One-Dimensional Layered Sodium Vanadate Nanobelts: A Potential Aspirant for High-Performance Supercapacitor Applications

Abstract

The one-dimensional (1D) transition metal oxide (TMO) nanostructures have significant advantages in electrochemical energy storage fields. To date, simplifying the processing techniques and improving the yield without compromising the quality are one of the top priorities in pushing these TMO materials for scalable energy storage applications. This study presents a simple ultrasonic-assisted chemical route to prepare Na2V6O16 (NVO) nanobelts. The X-ray diffraction, X-ray photoelectron spectroscopy, field-emission scanning electron microscopy, and transmission electron microscopy characterizations are used to confirm the formation of 1D NVO nanobelt structures. The growth mechanism for the formation of NVO nanobelts is also provided.
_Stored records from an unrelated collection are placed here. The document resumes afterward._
<file path="src/rtl/fmd_pkg.sv">
package fmd_pkg;
   // raw bits per code group and data bits per group
   localparam int GROUP_RAW = 3;
   localparam int PAIR_W    = 2;
   // stored history; the classifier window is the history plus the live bit
   localparam int HIST_W    = 5;
   localparam int WIN_W     = HIST_W + 1;
   localparam logic [HIST_W-1:0] HIST_INIT = HIST_W'(1);

   // pattern sets over the newest four window bits, one bit per pattern
   localparam logic [15:0] PAT_ZERO   = 16'h4400; // patterns A, E
   localparam logic [15:0] PAT_MID    = 16'hA800; // patterns B, D, F
   localparam logic [15:0] PAT_BORROW = 16'h00A0; // patterns 5, 7
   localparam logic [15:0] PAT_LEGAL  = PAT_ZERO | PAT_MID | PAT_BORROW;
endpackage

</file>
<file path="src/rtl/fmd_history.sv">
module fmd_history
   import fmd_pkg::*;
(
   input  logic             clk_i,
   input  logic             rst_ni,
   input  logic             clr_i,
   input  logic             bit_i,
   input  logic             bit_vld_i,
   output logic             grp_o,
   output logic [WIN_W-1:0] win_o
);
   localparam int PH_W = $clog2(GROUP_RAW);
   localparam logic [PH_W-1:0] PH_LAST = PH_W'(GROUP_RAW - 1);

   logic [HIST_W-1:0] hist_q;
   logic [PH_W-1:0]   phase_q;

   assign win_o = {hist_q, bit_i};
   assign grp_o = bit_vld_i && !clr_i && (phase_q == PH_LAST);

   always_ff @(posedge clk_i or negedge rst_ni) begin
      if (!rst_ni) begin
         hist_q  <= HIST_INIT;
         phase_q <= '0;
      end else if (clr_i) begin
         hist_q  <= HIST_INIT;
         phase_q <= '0;
      end else if (bit_vld_i) begin
         hist_q  <= win_o[HIST_W-1:0];
         phase_q <= (phase_q == PH_LAST) ? '0 : phase_q + 1'b1;
      end
   end

   a_r2_phase_legal: assert property (@(posedge clk_i) disable iff (!rst_ni)
      phase_q <= PH_LAST);

   a_r8_clear_history: assert property (@(posedge clk_i) disable iff (!rst_ni)
      clr_i |=> (hist_q == HIST_INIT) && (phase_q == '0));
endmodule

</file>
<file path="src/rtl/fmd_classify.sv">
module fmd_classify
   import fmd_pkg::*;
#(
   parameter bit USE_MASK = 1'b0
) (
   input  logic [WIN_W-1:0]  win_i,
   output logic [PAIR_W-1:0] pair_o,
   output logic              bad_o
);
   logic unused_win4;
   assign unused_win4 = win_i[4];

   generate
      if (USE_MASK) begin : g_mask
         always_comb begin
            bad_o  = !PAT_LEGAL[win_i[3:0]];
            pair_o = '0;
            if (PAT_MID[win_i[3:0]])
               pair_o = win_i[2:1];
            else if (PAT_BORROW[win_i[3:0]])
               pair_o = {win_i[5], win_i[1]};
         end
      end else begin : g_case
         always_comb begin
            bad_o  = 1'b0;
            pair_o = '0;
            case (win_i[3:0])
               4'hA, 4'hE:       pair_o = '0;
               4'hB, 4'hD, 4'hF: pair_o = win_i[2:1];
               4'h5, 4'h7:       pair_o = {win_i[5], win_i[1]};
               default:          bad_o  = 1'b1;
            endcase
         end
      end
   endgenerate

   always_comb begin
      if (bad_o) begin
         a_r6_bad_pair_zero: assert (pair_o == '0);
      end
   end
endmodule

</file>
<file path="src/rtl/fmd_pack.sv">
module fmd_pack
   import fmd_pkg::*;
#(
   parameter int WORD_W = 36
) (
   input  logic              clk_i,
   input  logic              rst_ni,
   input  logic              clr_i,
   input  logic              grp_i,
   input  logic [PAIR_W-1:0] pair_i,
   input  logic              bad_i,
   output logic [WORD_W-1:0] word_o,
   output logic              word_vld_o,
   output logic              err_o
);
   localparam int GROUPS = WORD_W / PAIR_W;
   localparam int CNT_W  = $clog2(GROUPS);
   localparam logic [CNT_W-1:0] CNT_LAST = CNT_W'(GROUPS - 1);

   logic [WORD_W-1:0] acc_q;
   logic [WORD_W-1:0] acc_nxt;
   logic [CNT_W-1:0]  cnt_q;

   assign acc_nxt = {acc_q[WORD_W-PAIR_W-1:0], pair_i};

   always_ff @(posedge clk_i or negedge rst_ni) begin
      if (!rst_ni) begin
         acc_q      <= '0;
         cnt_q      <= '0;
         word_o     <= '0;
         word_vld_o <= 1'b0;
         err_o      <= 1'b0;
      end else if (clr_i) begin
         acc_q      <= '0;
         cnt_q      <= '0;
         word_o     <= '0;
         word_vld_o <= 1'b0;
         err_o      <= 1'b0;
      end else begin
         word_vld_o <= 1'b0;
         err_o      <= grp_i && bad_i;
         if (grp_i) begin
            if (cnt_q == CNT_LAST) begin
               word_o     <= acc_nxt;
               word_vld_o <= 1'b1;
               acc_q      <= '0;
               cnt_q      <= '0;
            end else begin
               acc_q <= acc_nxt;
               cnt_q <= cnt_q + 1'b1;
            end
         end
      end
   end

   a_r7_count_bound: assert property (@(posedge clk_i) disable iff (!rst_ni)
      cnt_q <= CNT_LAST);

   a_r7_word_single: assert property (@(posedge clk_i) disable iff (!rst_ni)
      word_vld_o |=> !word_vld_o);

   a_r6_err_single: assert property (@(posedge clk_i) disable iff (!rst_ni)
      err_o |=> !err_o);

   a_r7_word_stable: assert property (@(posedge clk_i) disable iff (!rst_ni)
      (!clr_i && !grp_i) |=> $stable(word_o));

   a_r11_err_follows_group: assert property (@(posedge clk_i) disable iff (!rst_ni)
      (!grp_i) |=> !err_o && !word_vld_o);
endmodule

</file>
<file path="src/rtl/fm_pair_decoder.sv">
module fm_pair_decoder
   import fmd_pkg::*;
#(
   parameter int WORD_W   = 36,
   parameter bit USE_MASK = 1'b0
) (
   input  logic              clk_i,
   input  logic              rst_ni,
   input  logic              clr_i,
   input  logic              bit_i,
   input  logic              bit_vld_i,
   output logic [WORD_W-1:0] word_o,
   output logic              word_vld_o,
   output logic              dec_err_o
);
   generate
      if ((WORD_W % PAIR_W) != 0) begin : g_bad_width
         $error("WORD_W must be a multiple of the pair width");
      end
      if (WORD_W < 2 * PAIR_W) begin : g_bad_small
         $error("WORD_W must hold at least two pairs");
      end
   endgenerate

   logic              grp;
   logic [WIN_W-1:0]  win;
   logic [PAIR_W-1:0] pair;
   logic              bad;

   fmd_history u_hist (
      .clk_i     (clk_i),
      .rst_ni    (rst_ni),
      .clr_i     (clr_i),
      .bit_i     (bit_i),
      .bit_vld_i (bit_vld_i),
      .grp_o     (grp),
      .win_o     (win)
   );

   fmd_classify #(.USE_MASK(USE_MASK)) u_class (
      .win_i  (win),
      .pair_o (pair),
      .bad_o  (bad)
   );

   fmd_pack #(.WORD_W(WORD_W)) u_pack (
      .clk_i      (clk_i),
      .rst_ni     (rst_ni),
      .clr_i      (clr_i),
      .grp_i      (grp),
      .pair_i     (pair),
      .bad_i      (bad),
      .word_o     (word_o),
      .word_vld_o (word_vld_o),
      .err_o      (dec_err_o)
   );

   a_r2_idle_quiet: assert property (@(posedge clk_i) disable iff (!rst_ni)
      !bit_vld_i |=> !word_vld_o && !dec_err_o);

   a_r9_clear_quiet: assert property (@(posedge clk_i) disable iff (!rst_ni)
      clr_i |=> !word_vld_o && !dec_err_o && (word_o == '0));
endmodule

</file>
<file path="config.mk">
export PLATFORM = sky130hd
export DESIGN_NAME = fm_pair_decoder
export DESIGN_NICKNAME = d
export VERILOG_FILES = /design/src/rtl/fmd_pkg.sv /design/src/rtl/fmd_history.sv /design/src/rtl/fmd_classify.sv /design/src/rtl/fmd_pack.sv /design/src/rtl/fm_pair_decoder.sv
export SDC_FILE = /design/constraint.sdc
export NUM_CORES = 1
export LEC_CHECK = 0
export BUFFER_PORTS_ARGS = -buffer_cell sky130_fd_sc_hd__buf_2
export CORE_ASPECT_RATIO = 0.9
export CORE_MARGIN = 2
export CORE_UTILIZATION = 39
export DETAILED_ROUTE_END_ITERATION = 7
export PLACE_DENSITY = 0.58
export SETUP_SLACK_MARGIN = 0.02
export SYNTH_ARGS = -nofsm -noshare
export SYNTH_HDL_FRONTEND = slang
export SYNTH_SLANG_ARGS = --single-unit
</file>
<file path="constraint.sdc">
create_clock -name clk_i -period 1.5 [get_ports clk_i]
set_input_delay 0.075 -clock clk_i [delete_from_list [all_inputs] [get_ports clk_i]]
set_output_delay 0.075 -clock clk_i [all_outputs]
set_load 0.05 [all_outputs]
</file>
### Word-level counts from Yosys, hierarchy flattened

Index checks and enable logic that the tools add are counted.

* register bits after elaboration: 84
* output and inout bits: 38

* add/subtract/negate cells: 2
* equality and inequality tests: 9
* mux-type cells: 20
* reductions and logical operators: 11

Operator list (count)
* 2-to-1 mux 36 bit: 3
* 2-to-1 mux 34 bit: 3
* 2-to-1 mux 5 bit: 5
* equality test 4 bit, second input constant: 5
* equality test 4 x 3 -> 1 bit, second input constant: 2
* OR reduction 7 bit: 1
* 2-to-1 mux 2 bit: 3
* nonzero test 2 bit: 3
* adder 5 x 1 -> 5 bit, second input constant: 1
* equality test 5 bit, second input constant: 1
* 2-to-1 mux 1 bit: 5
* case mux 2 bit (2 select lines): 1
* logical AND 1 bit: 3
* OR reduction 3 bit: 1
* adder 2 x 1 -> 2 bit, second input constant: 1
* equality test 2 bit, second input constant: 1
* AND reduction 2 bit: 1
* OR reduction 2 bit: 1
* logical NOT 1 bit: 1

### Depth between registers and ports, before layout

Gate-level depths: netlist of run 1.

* depth after elaboration: 6
* gate-level depth with buffers: 7

### Cells and area by module

Synthesis of run 1 repeated with hierarchy kept, for this count alone.

* cells, all modules: 216
* area, all modules: 3178.0 um^2

Modules (own cells, without submodules)
* fmd_pack: times used 1, cells each 186, area an instance 2829.0 um^2, seq. area each 1926.8 um^2
* fmd_history: times used 1, cells each 27, area an instance 321.6 um^2, seq. area each 176.4 um^2
* fmd_classify: times used 1, cells each 3, area an instance 27.5 um^2, seq. area each 0.0 um^2

### Worst setup path before layout of run 1

No wires, ideal clock.

* path type: register to register
* start point: register u_pack.cnt_q[1]
* end point: register u_pack.word_o[27]
* arrival time: 1300 ps
* required time: 1364 ps
* setup slack: 64 ps
* cell stages (with the launch flop): 8
* path buffers: 2
* clock period less this slack: 1436 ps
* path through: dfrtp_1 > inv_1 > ha_1 > nand4bb_1 > buf_4 > buf_2 > o21ai_0 > a21oi_1

* cells in the longest elaborated chain, start to end: 3

Ends and longest elaborated chain
* start, declared: RTL line fmd_pack.sv:22 `logic [CNT_W-1:0] cnt_q;`
* start signal, assigned: RTL line fmd_pack.sv:50 `cnt_q <= cnt_q + 1'b1;`
* equality test 5 bit: RTL line fmd_pack.sv:43 `if (cnt_q == CNT_LAST) begin`
* nonzero test 2 bit (no source line)
* AND reduction 2 bit (no source line)
* end signal, assigned: RTL line fmd_pack.sv:44 `word_o <= acc_nxt;`
* end, declared: RTL line fmd_pack.sv:12 `output logic [WORD_W-1:0] word_o,`

No other way between the ends.
A chain may end at the register's enable or synchronous reset.

### Final worst setup path of run 1

* start point: register u_pack.cnt_q[1]
* end point: register u_pack.word_o[0]

The elaborated chain is that of the path after synthesis.

==> results of run 1 <==
## cell usage in the layout (no fill, tap or decap), drive strengths merged, types with 8 or more instances in the layout
cell type / netlist / routed
buf: 23 / 67
nand2: 39 / 39
nand3: 51 / 51
a32o: 20 / 20
nor2: 8 / 8
o21ai: 37 / 37
mux2i: 8 / 8
clkbuf: 10 / 13
a21oi: 28 / 28
dfrtp: 83 / 83
## kinds of logic after synthesis
kind of cell / share of synthesized area [%]
and+or+nand+nor: 14.5
AOI/OAI and AO/OA: 16.6
adders and majority gates: 0.716
xor gates and xnor gates: 0.251
buffers and inverters: 5.48
DFF: 60.2
muxes: 2.29
## worst min-delay path by stage
stage / cells after the start / to / slack, ps / start
floorplan: 0 / u_hist.hist_q[1] / -220 / rst_ni
global placement: 1 / u_pack.word_o[6] / 20 / rst_ni
detailed placement: 1 / u_pack.word_o[3] / 20 / rst_ni
CTS: 3 / u_hist.phase_q[1] / 110 / bit_vld_i
global route: 3 / u_hist.phase_q[1] / 140 / bit_vld_i
finish: 3 / u_hist.phase_q[1] / 140 / bit_vld_i
## metrics by stage
stage / cells / TNS [ps] / total power (uW)
floorplan: 327 / 0 / 2410
global placement: 477 / 0 / 2490
detailed placement: 477 / 0 / 2490
CTS: 495 / 0 / 4130
global route: 499 / -285 / 4270
finish: 499 / 0 / 4090
## critical path, cell delays in order (launching register included)
cell and delay (ps):
dfrtp_1 410, inv_2 90, ha_4 130, nand4bb_1 150
buf_4 180, nor2_4 110, buf_6 140, mux2i_1 180
## where the power goes
| part | switching, uW | total [uW] | internal (uW) | leakage [uW] |
|---|---|---|---|---|
| clock | 779 | 1640 | 856 | 0.000102 |
| combinational | 115 | 167 | 51.8 | 0.000648 |
| sequential | 13.0 | 2290 | 2270 | 0.00117 |
## per-layer routing
layer,share of wire [%],global-route usage [%],vias to the layer above
met3,2.8,3.47,4
li1,-,-,1274
met1,50,22.7,1321
met2,46,24.1,45
met5,0,0,-
met4,0.84,6.08,0
## registers in the layout (all words and copies together), names as in the netlist
| register | cells |
|---|---|
| u_hist.hist_q | 5 |
| u_hist.phase_q | 2 |
| u_pack.acc_q | 34 |
| u_pack.cnt_q | 5 |
| u_pack.err_o | 1 |
| u_pack.word_o | 36 |
| u_pack.word_vld_o | 1 |
## what timing repair did
action	CTS	global route
hold endpoints to repair	60	0
hold buffers	2	0
gates resized for setup	1	15
setup endpoints to repair	12	66
setup buffers	0	3
cloned	0	1
pin swaps	0	1
## cell type report
class	instances	area (um2)	area share [%]
clock buffers	12	155	3.70
clock inverters	4	47.5	1.13
inverters	2	7.51	0.179
multi-input cells	208	1230	29.4
flip-flops and latches	84	2100	50.1
well taps	119	149	3.55
repair buffers	70	502	12.0
==> metrics.md, run 1 <==
| Metric | Value |
|---|---|
| Status | finished, final reports clean |
| Antenna viol nets, final | 0 |
| Initial antenna violation count | 0 |
| Req. time, crit path | ~1800 ps |
| Top cells by instance count after synthesis | dfrtp_1, nand3_1, nand2_1 |
| EDFF count, synth | 0 |
| Seq/Total Area, Yosys | 60.2% |
| R2R Setup Slk | 40 ps |
| Die Wd | roughly 100 um |
| Period utilization | 97.4% |
| R2R depth | 7 |
| Core area | 8650 um2 |
| Reg-to-Reg Start | u_pack.cnt_q[1] |
| Synth Net Count | about 330 |
| Setup ws final | 38.4 ps |
| Critical Path Source | u_pack.cnt_q[1] |
| Htree depth | 3 |
| Area grow syn2layout | 20.1% |
| Critical Path Source Type | flip-flop |
| First-pass GRT wire length | 12,500 um |
| Final core occ | 48.5% |
| CP Capture Point | u_pack.word_o[0] |
| Initial DRC Count | 148 |
| Static Leak | 0.00192 uW |
| Number of fill cells | 830 |
| Num rows | 32 |
| Critical Path End Type | flip-flop |
| RSZ-0062 raised after global routing | true |
| Routability cong. | approximately 0.77 |
| Final global-route overflow total | 0 |
| WL per Instance | 15.0 um |
| Die Y | 93.8 um |
| Post-DR vias/cell | 5.30 |
| Max-cap check violation count | 0 |
| Clk root buf | clkbuf_8 |
| GRT Util Overall | 16.0% |
| Asr flop ratio synth | 100% |
| First-pass iteration count of the detailed router | 5 |
| Num Clock Sinks | 84 |
| Placed cell area | between 3000 and 4000 um2 |
| Die area | slightly below 10,000 um2 |
| Total CTS buffers | 9 |
| Largest cells by area after synthesis | dfrtp_1, nand3_1, a32o_1, o21ai_0, nand2_1 |
| Final Setup Violations | 0 |
| Fin. Hold Viols | 0 |
| Unique masters post-synth | 29 |
| Largest net degree at the start of global routing | 37 |
| CP Class | reg2reg |
| Count leader, synth | dfrtp_1 |
| Vias | 2,644 |
| # DRC | 0 |
| Final Instance Area | 4200 um2 |
| Worst R2R End | u_pack.word_o[0] |
| Yosys synthesis warning count | 0 |
| Worst-margin pin slew | 380 ps |
| Peak VDD IR | 0.443 mV |
| Relative slew slack | 74.7% |
| Vias in the first global route | approximately 2,600 |
| Critical Path AT | 1720 ps |
| Hold Crit Class | in2reg |
| Max-slew violation count | 0 |
| Clk_lat worst skew | about 340 ps |
| Diode count | 0 |
| Worst Path Max Fanout | 6 |
| Final nets | about 380 |
| Ratio of cells with drive above 1 in the final layout | 24.2% |
| Routed WL | 7500 um |
| IO buf count | 42 |
| Syn Inst Count | 327 |
| Syn Area/Cell | roughly 11 um2 |
| PD cells | between 900 and 1000 nW/um2 |
| HPWL Detailed | 4680 um |
| Final min period | 1460 ps |
| Top FF cell, synth | dfrtp_1 |
| Post-synth top area share | 59.4% |
| CTS tree | done |
| Yosys top cell by area | dfrtp_1 |
| Max Clk Rate | 684 MHz |
| Mapped cell area | 3490 um2 |
| Clk buf depth | 2 |
| Top Ports | 43 |
| #FFs+latches synth | 84 |
| Hold_ws | between 100 and 150 ps |
| Clock Skew | 8.11 ps |
| CTS clk-pin slew, worst paths | 80 ps |
| Pre-CTS setup slack | 9.83 ps |
| Initial Util | 40.4% |
(Power assumes the default switching activity.)
==> run 2: changes to the inputs <==
==> constraint.sdc (replaced) <==
create_clock -name clk_i -period 1.5 [get_ports clk_i]
set_input_delay 0.3 -clock clk_i [delete_from_list [all_inputs] [get_ports clk_i]]
set_output_delay 0.3 -clock clk_i [all_outputs]
set_load 0.05 [all_outputs]
==> run 2 against run 1 <==
Compared with the run above: the run now ends with setup timing left; critical path depth stayed put; critical endpoint unchanged; cell count is 0.80% higher; total power grew 2.6%; largest power group unchanged; routed wire length is 1.1% lower; largest cell class unchanged.
==> metrics.md, run 2 (synthesis gave the netlist of run 1 again) <==
| Metric | Value |
|---|---|
| GRT Util Overall | 16.0% (about the same) |
| Initial DRC Count | 164 (was 148) |
| Vias | 2,669 (was 2,644) |
| Die area | 9730 um2 (unchanged) |
| Largest registers | u_pack.word_o x36, u_pack.acc_q x34 (unchanged) |
| Top Ports | 43 (unchanged) |
| Total Neg Setup Slack | -2.47 ps (was 0 ps) |
| Largest Register | u_pack.word_o (unchanged) |
| Hold Crit Class | in2reg (unchanged) |
| First-pass iteration count of the detailed router | 5 (unchanged) |
| # DRC | 0 (unchanged) |
| Largest register FFs | 36 (unchanged) |
| Antenna viol nets, final | 0 (unchanged) |
| WL per Instance | 14.7 um (was 15.0 um) |
| Critical Path End Type | flip-flop (unchanged) |
| Clock Skew | 11.4 ps (was 8.11 ps) |
| Peak VDD IR | 0.455 mV (was 0.443 mV) |
| Setup ws final | -2.47 ps (was 38.4 ps) |
| Relative slew slack | 72.5% (was 74.7%) |
| Clk root buf | clkbuf_8 (unchanged) |
| CTS clk-pin slew, worst paths | 80 ps (about the same) |
| Status | finished, violations left (was finished, final reports clean) |
| Most frequent cells in the layout | dfrtp_1, nand3_1, buf_2 (unchanged) |
| Total CTS buffers | 9 (unchanged) |
| RSZ-0062 raised after global routing | true (unchanged) |
| CTS tree | done (unchanged) |
| Routability cong. | 0.792 (was 0.766) |
| PD cells | 970 nW/um2 (was 974 nW/um2) |
| Ratio of cells with drive above 1 in the final layout | 26.6% (was 24.2%) |
| HPWL Detailed | 4730 um (was 4680 um) |
| Die Y | 93.8 um (unchanged) |
| Core area | 8650 um2 (unchanged) |
| Req. time, crit path | 1770 ps (was 1760 ps) |
| Violated checks | setup timing |
| Final global-route overflow total | 0 (unchanged) |
| CP Class | reg2reg (unchanged) |
| Clk buf depth | 2 (unchanged) |
| Period utilization | 100% (was 97.4%) |
| Vias in the first global route | 2,528 (was 2,560) |
| Critical Path AT | 1770 ps (was 1720 ps) |
| Worst Path Max Fanout | 9 (was 6) |
| First-pass GRT wire length | 12,500 um (about the same) |
| Post-layout power | 4200 uW (was 4090 uW) |
| Final Setup Violations | 1 (was 0) |
| Max-cap check violation count | 0 (unchanged) |
| Die Wd | 104 um (unchanged) |
| Final Instance Area | 4330 um2 (was 4200 um2) |
| Fin. Hold Viols | 0 (unchanged) |
| Largest net degree at the start of global routing | 32 (was 37) |
| Htree depth | 3 (unchanged) |
| Routed WL | 7420 um (was 7500 um) |
| Diode count | 0 (unchanged) |
| Clk_lat worst skew | 350 ps (was 340 ps) |
| Num rows | 32 (unchanged) |
| IO buf count | 42 (unchanged) |
| Max-slew violation count | 0 (unchanged) |
| Critical Path Source Type | flip-flop (unchanged) |
| Final nets | 386 (was 382) |
| Static Leak | 0.00199 uW (was 0.00192 uW) |
| Final min period | 1500 ps (was 1460 ps) |
| Area grow syn2layout | 23.8% (was 20.1%) |
| Placed cell area | 3950 um2 (was 3880 um2) |
| Max Clk Rate | 666 MHz (was 684 MHz) |
| Num Clock Sinks | 84 (unchanged) |
| Post-DR vias/cell | 5.31 (was 5.30) |
| Hold_ws | 213 ps (was 141 ps) |
| Final core occ | 50.0% (was 48.5%) |
| Initial Util | 40.4% (unchanged) |
| Commonest non-fill, non-tap cell in the layout | dfrtp_1 (unchanged) |
| Initial antenna violation count | 0 (unchanged) |
| Worst-margin pin slew | 413 ps (was 380 ps) |
-- run 2: cell count changes in the layout (fill, tap and decap cells not counted), sizes merged --
cell	previous run	this run
clkbuf	13	10
buf	67	72
clkinv	2	4
bufinv	1	2
dlygate4sd3	2	1
-- run 2: routing by layer --
layer / vias up / wire length (um) / GRT usage (%) / share of wire (%)
met1: 1322 / 3520 / 21.2 / 47
met5: - / 0 / 0 / 0
met4: 0 / 114 / 6.19 / 1.5
li1: 1285 / - / - / -
met3: 10 / 297 / 3.95 / 4.0
met2: 52 / 3490 / 25.5 / 47
-- run 2: what timing repair did --
action / CTS / global route
gates resized for setup: 2 / 32
hold buffers: 1 / 0
setup buffers: 1 / 5
pin swaps: 0 / 7
endpoints found under the hold margin: 27 / 0
setup endpoints to repair: 9 / 66
gates cloned: 0 / 1
-- run 2: layout make-up --
| class | instances | area [um2] |
|---|---|---|
| tap | 119 | 149 |
| timing repair buffer | 74 | 596 |
| clock inverter | 7 | 91.3 |
| sequential | 84 | 2100 |
| fill | 834 | 4320 |
| inverter | 2 | 7.51 |
| multi-input combinational | 208 | 1250 |
| clock buffer | 9 | 124 |
-- run 2: report_power, final --
group	internal (uW)	switching, uW	leakage (uW)
Sequential	2270	12.9	0.00117
Combinational	65.6	119	0.000709
Clock	931	794	0.000109
Total	3270	926	0.00199
-- run 2: path summary, 6_finish.rpt --
| path | startpoint | endpoint | slack [ps] | depth (start not counted) |
|---|---|---|---|---|
| hold reg to reg | u_pack.word_o[17] | u_pack.word_o[17] | 530 | 2 |
| max in group asynchronous | rst_ni | u_pack.acc_q[8] | 570 | 3 |
| setup / recovery | u_pack.cnt_q[1] | u_pack.word_o[0] | -2 | 7 |
| hold / removal | bit_i | u_pack.err_o | 210 | 2 |
| setup reg to reg | u_pack.cnt_q[1] | u_pack.word_o[0] | -2 | 7 |
| min in group asynchronous | rst_ni | u_pack.word_o[3] | 430 | 2 |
Moreover, these synthesized NVO nanobelts are used as an electrode material for supercapacitor (SC) applications, which exhibit a specific capacitance of 455 F g–1 at 0.5 A g–1 with typical capacitive behavior. An asymmetric coin cell SC device of activated carbon//NVO is also fabricated. This fabricated device delivers a high energy density of 42.4 W h kg–1 and a high power density of 4.3 kW h kg–1, along with 80% capacity retention after 5000 cycles. The 1D NVO nanobelt structures can be considered a promising cathode material with superior rate capability and high capacitance for SC applications.